ING’s Francesco Pesole says the Dollar hovers under 99, vulnerable to inflation and Middle East peace risks

    by VT Markets
    /
    Apr 10, 2026

    The US Dollar Index (DXY) is trading just below 99.0, with potential for further falls if a lasting Middle East peace deal is reached and shipping through the Strait of Hormuz returns to normal.

    Attention is on the March US CPI release, with expectations for headline CPI to rise by 0.9 percentage points to 3.4% year-on-year. Core CPI is forecast to edge up from 0.2% to 0.3% month-on-month.

    Federal Reserve Focus On Core Inflation

    The Federal Reserve is expected to focus on possible second-round effects from energy prices, which may show up in core inflation after several months. The CPI report is not expected to alter market pricing for the Fed unless inflation is much higher than forecast.

    Higher inflation may also feed into US domestic politics, with some Republicans opposing the war and rising petrol prices. This could increase pressure on President Donald Trump to pursue a peace deal.

    With inflation in the news, further near-term dollar weakness may be harder to sustain. Middle East developments are still described as the main factor for near-term moves in USD.

    Looking back at the analysis from 2025, we can see the same core drivers are at play today: geopolitical tensions and inflation. The focus then was on a potential Middle East peace deal and its impact on the Dollar. This framework remains useful for assessing the market now.

    Today Market Drivers And Trade Setups

    While the Strait of Hormuz is calmer, we now see persistent risks from naval standoffs in the South China Sea. These tensions have kept a floor under the dollar as a safe-haven asset, much like the Mideast risks did back then.
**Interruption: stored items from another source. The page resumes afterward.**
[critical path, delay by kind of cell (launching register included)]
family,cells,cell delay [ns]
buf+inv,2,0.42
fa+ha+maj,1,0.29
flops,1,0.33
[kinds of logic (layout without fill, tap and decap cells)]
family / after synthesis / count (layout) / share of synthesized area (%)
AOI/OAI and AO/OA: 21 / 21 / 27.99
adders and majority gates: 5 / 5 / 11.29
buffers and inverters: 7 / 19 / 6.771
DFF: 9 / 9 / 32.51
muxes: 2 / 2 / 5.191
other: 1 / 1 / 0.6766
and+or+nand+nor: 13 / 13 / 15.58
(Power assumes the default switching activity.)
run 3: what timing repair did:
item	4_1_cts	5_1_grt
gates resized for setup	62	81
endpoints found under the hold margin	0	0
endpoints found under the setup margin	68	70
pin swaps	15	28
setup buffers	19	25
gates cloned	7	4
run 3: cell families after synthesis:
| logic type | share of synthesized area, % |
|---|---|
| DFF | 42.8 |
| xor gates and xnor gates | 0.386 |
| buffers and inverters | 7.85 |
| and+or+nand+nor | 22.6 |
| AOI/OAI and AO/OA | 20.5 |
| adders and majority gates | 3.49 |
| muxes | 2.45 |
--- config.mk ---
export PLATFORM = sky130hd
export DESIGN_NAME = seg_scan_ctrl
export DESIGN_NICKNAME = d
export VERILOG_FILES = /design/src/rtl/seg_pkg.sv /design/src/rtl/bin2bcd_seq.sv /design/src/rtl/seg_scan_ctrl.sv
export SDC_FILE = /design/constraint.sdc
export NUM_CORES = 1
export LEC_CHECK = 0
export ABC_AREA = 1
export CORE_ASPECT_RATIO = 1.1
export CORE_MARGIN = 10
export CORE_UTILIZATION = 45
export DETAILED_ROUTE_END_ITERATION = 16
export GPL_ROUTABILITY_DRIVEN = 0
export PLACE_DENSITY = 0.7
export RECOVER_POWER = 50
export SYNTH_ARGS = -nofsm -noshare
export SYNTH_HDL_FRONTEND = slang
export SYNTH_SLANG_ARGS = --single-unit
--- constraint.sdc ---
create_clock -name iCLK -period 1.5 [get_ports iCLK]
set_input_delay 0.15 -clock iCLK [delete_from_list [all_inputs] [get_ports iCLK]]
set_output_delay 0.15 -clock iCLK [all_outputs]
set_load 0.005 [all_outputs]
--- src/rtl/compute_unit_pkg.sv ---
// Shared opcode constants and instruction field helpers
// for the register-file compute unit.
package compute_unit_pkg;

   localparam logic [3:0] OP_NOP = 4'h0;
   localparam logic [3:0] OP_LD  = 4'h1;
   localparam logic [3:0] OP_ADD = 4'h2;
   localparam logic [3:0] OP_SUB = 4'h3;
   localparam logic [3:0] OP_AND = 4'h4;
   localparam logic [3:0] OP_OR  = 4'h5;
   localparam logic [3:0] OP_NOT = 4'h6;
   localparam logic [3:0] OP_XOR = 4'h7;
   localparam logic [3:0] OP_SHL = 4'h8;
   localparam logic [3:0] OP_SHR = 4'h9;
   localparam logic [3:0] OP_MOV = 4'hA;
   localparam logic [3:0] OP_CMP = 4'hB;

   // Register id fields are at most 16 bits wide.
   function automatic logic [15:0] f_fld(
      input logic [63:0] instr,
      input int          ra,
      input int          idx
   );
      logic [63:0] m;
      m = (64'd1 << ra) - 64'd1;
      f_fld = 16'((instr >> (idx * ra)) & m);
   endfunction

   function automatic logic [3:0] f_op(
      input logic [63:0] instr,
      input int          ra
   );
      f_op = 4'((instr >> (3 * ra)) & 64'hF);
   endfunction

   function automatic logic [15:0] f_tgt(
      input logic [63:0] instr,
      input int          ra
   );
      f_tgt = f_fld(instr, ra, 2);
   endfunction

   function automatic logic [15:0] f_src0(
      input logic [63:0] instr,
      input int          ra
   );
      f_src0 = f_fld(instr, ra, 1);
   endfunction

   function automatic logic [15:0] f_src1(
      input logic [63:0] instr,
      input int          ra
   );
      f_src1 = f_fld(instr, ra, 0);
   endfunction

endpackage

--- src/rtl/compute_unit_pipe_alu.sv ---
// Combinational ALU: result, carry/borrow and
// writeback/illegal qualifiers for one instruction.
module cu_alu
   import compute_unit_pkg::*;
#(
   parameter int DATA_W = 8,
   parameter int IMM_W  = 8
) (
   input  logic [3:0]        op,
   input  logic [DATA_W-1:0] a,
   input  logic [DATA_W-1:0] b,
   input  logic [IMM_W-1:0]  imm,
   output logic [DATA_W-1:0] data,
   output logic              carry,
   output logic              writes,
   output logic              illegal
);

   logic [DATA_W:0]          sum;
   logic [DATA_W:0]          diff;
   logic [DATA_W+IMM_W-1:0]  ext;

   assign sum  = {1'b0, a} + {1'b0, b};
   assign diff = {1'b0, a} - {1'b0, b};
   assign ext  = {{DATA_W{1'b0}}, imm};

   // Opcode decode and datapath select
   always_comb begin
      data    = '0;
      carry   = 1'b0;
      writes  = 1'b0;
      illegal = 1'b0;
      unique case (1'b1)
         (op == OP_NOP): ;
         (op == OP_LD): begin
            data   = ext[DATA_W-1:0];
            writes = 1'b1;
         end
         (op == OP_ADD): begin
            data   = sum[DATA_W-1:0];
            carry  = sum[DATA_W];
            writes = 1'b1;
         end
         (op == OP_SUB): begin
            data   = diff[DATA_W-1:0];
            carry  = diff[DATA_W];
            writes = 1'b1;
         end
         (op == OP_AND): begin
            data   = a & b;
            writes = 1'b1;
         end
         (op == OP_OR): begin
            data   = a | b;
            writes = 1'b1;
         end
         (op == OP_NOT): begin
            data   = ~a;
            writes = 1'b1;
         end
         (op == OP_XOR): begin
            data   = a ^ b;
            writes = 1'b1;
         end
         (op == OP_SHL): begin
            data   = {a[DATA_W-2:0], 1'b0};
            carry  = a[DATA_W-1];
            writes = 1'b1;
         end
         (op == OP_SHR): begin
            data   = {1'b0, a[DATA_W-1:1]};
            carry  = a[0];
            writes = 1'b1;
         end
         (op == OP_MOV): begin
            data   = a;
            writes = 1'b1;
         end
         (op == OP_CMP): begin
            data  = diff[DATA_W-1:0];
            carry = diff[DATA_W];
         end
         default: illegal = 1'b1;
      endcase
   end

endmodule

--- src/rtl/compute_unit_pipe.sv ---
// Two-stage register-file compute unit: decode/operand
// read in S1, execute + writeback + result register in S2.
module compute_unit_pipe
   import compute_unit_pkg::*;
#(
   parameter  int DATA_W   = 8,
   parameter  int NUM_REGS = 16,
   localparam int RA       = $clog2(NUM_REGS),
   localparam int INSTR_W  = 4 + 3 * RA
) (
   input  logic               clk,
   input  logic               rst_n,
   input  logic               ena,
   input  logic               in_valid,
   output logic               in_ready,
   input  logic [INSTR_W-1:0] in_instr,
   output logic               res_valid,
   input  logic               res_ready,
   output logic [DATA_W-1:0]  res_data,
   output logic [RA-1:0]      res_tgt,
   output logic               res_zero,
   output logic               res_carry,
   output logic               res_illegal,
   input  logic [RA-1:0]      dbg_addr,
   output logic [DATA_W-1:0]  dbg_data
);

   logic [DATA_W-1:0] regs [NUM_REGS];

   logic              adv;
   logic [3:0]        d_op;
   logic [RA-1:0]     d_tgt;
   logic [RA-1:0]     d_s0;
   logic [RA-1:0]     d_s1;
   logic [DATA_W-1:0] d_a;
   logic [DATA_W-1:0] d_b;

   logic              s1_valid;
   logic [3:0]        s1_op;
   logic [RA-1:0]     s1_tgt;
   logic [DATA_W-1:0] s1_a;
   logic [DATA_W-1:0] s1_b;
   logic [2*RA-1:0]   s1_imm;

   logic [DATA_W-1:0] x_data;
   logic              x_carry;
   logic              x_wr;
   logic              x_ill;
   logic              fwd;

   assign adv      = ena & ~(res_valid & ~res_ready);
   assign in_ready = adv & rst_n;
   assign dbg_data = regs[dbg_addr];

   assign d_op  = f_op(64'(in_instr), RA);
   assign d_tgt = RA'(f_tgt(64'(in_instr), RA));
   assign d_s0  = RA'(f_src0(64'(in_instr), RA));
   assign d_s1  = RA'(f_src1(64'(in_instr), RA));

   // The S2 result is written at the same edge that
   // latches the new operands, so forward it here.
   assign fwd = s1_valid & x_wr;

   // Operand read with bypass from the executing instruction
   always_comb begin
      d_a = regs[d_s0];
      d_b = regs[d_s1];
      if (fwd && (s1_tgt == d_s0)) d_a = x_data;
      if (fwd && (s1_tgt == d_s1)) d_b = x_data;
   end

   cu_alu #(
      .DATA_W (DATA_W),
      .IMM_W  (2 * RA)
   ) u_alu (
      .op      (s1_op),
      .a       (s1_a),
      .b       (s1_b),
      .imm     (s1_imm),
      .data    (x_data),
      .carry   (x_carry),
      .writes  (x_wr),
      .illegal (x_ill)
   );

   // S1 decode register: captures accepted instruction
   always_ff @(posedge clk) begin
      if (!rst_n) begin
         s1_valid <= 1'b0;
         s1_op    <= '0;
         s1_tgt   <= '0;
         s1_a     <= '0;
         s1_b     <= '0;
         s1_imm   <= '0;
      end else if (adv) begin
         s1_valid <= in_valid;
         if (in_valid) begin
            s1_op  <= d_op;
            s1_tgt <= d_tgt;
            s1_a   <= d_a;
            s1_b   <= d_b;
            s1_imm <= {d_s0, d_s1};
         end
      end
   end

   // S2: writeback to the regfile and load the result beat
   always_ff @(posedge clk) begin
      if (!rst_n) begin
         for (int i = 0; i < NUM_REGS; i++) regs[i] <= '0;
         res_valid   <= 1'b0;
         res_data    <= '0;
         res_tgt     <= '0;
         res_zero    <= 1'b0;
         res_carry   <= 1'b0;
         res_illegal <= 1'b0;
      end else if (adv) begin
         res_valid <= s1_valid;
         if (s1_valid) begin
            res_data    <= x_data;
            res_tgt     <= s1_tgt;
            res_zero    <= (x_data == '0);
            res_carry   <= x_carry;
            res_illegal <= x_ill;
            if (x_wr) regs[s1_tgt] <= x_data;
         end
      end
   end

endmodule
Recent data from the U.S. Maritime Administration shows shipping insurance premiums for that region have edged up 5% in the last quarter, reflecting this nervousness.

    Unlike the modest core CPI acceleration we watched for in 2025, today’s challenge is stickier inflation. The latest report for March 2026 showed core inflation holding firm at 3.1%, preventing the Federal Reserve from signaling any clear dovish pivot. This keeps rate cut expectations for the second half of the year in doubt.

    This dynamic helps explain why the Dollar Index is not below 99.0 as it was during that period of optimism in 2025. Today, the DXY is holding strong around the 104.5 level. This strength reflects a market pricing in higher-for-longer US rates compared to its global peers.

    For derivative traders, this environment suggests preparing for continued volatility rather than a clear directional trend. We see value in strategies like long strangles on major pairs like EUR/USD, which would profit from a significant move in either direction driven by a Fed surprise or a geopolitical flare-up. The Cboe FX Volatility Index (EUVIX) has ticked up to 7.8, showing the market is pricing in more chop ahead.

    Given the persistent US inflation data, a tactical trade could involve buying near-term call options on the Invesco DB U.S. Dollar Index Bullish Fund (UUP). This provides upside exposure if the Fed delays cuts further, while capping downside risk to the premium paid. With the DXY testing resistance at 104.5, such a position would benefit from a breakout towards the 105.50 highs we saw late last year.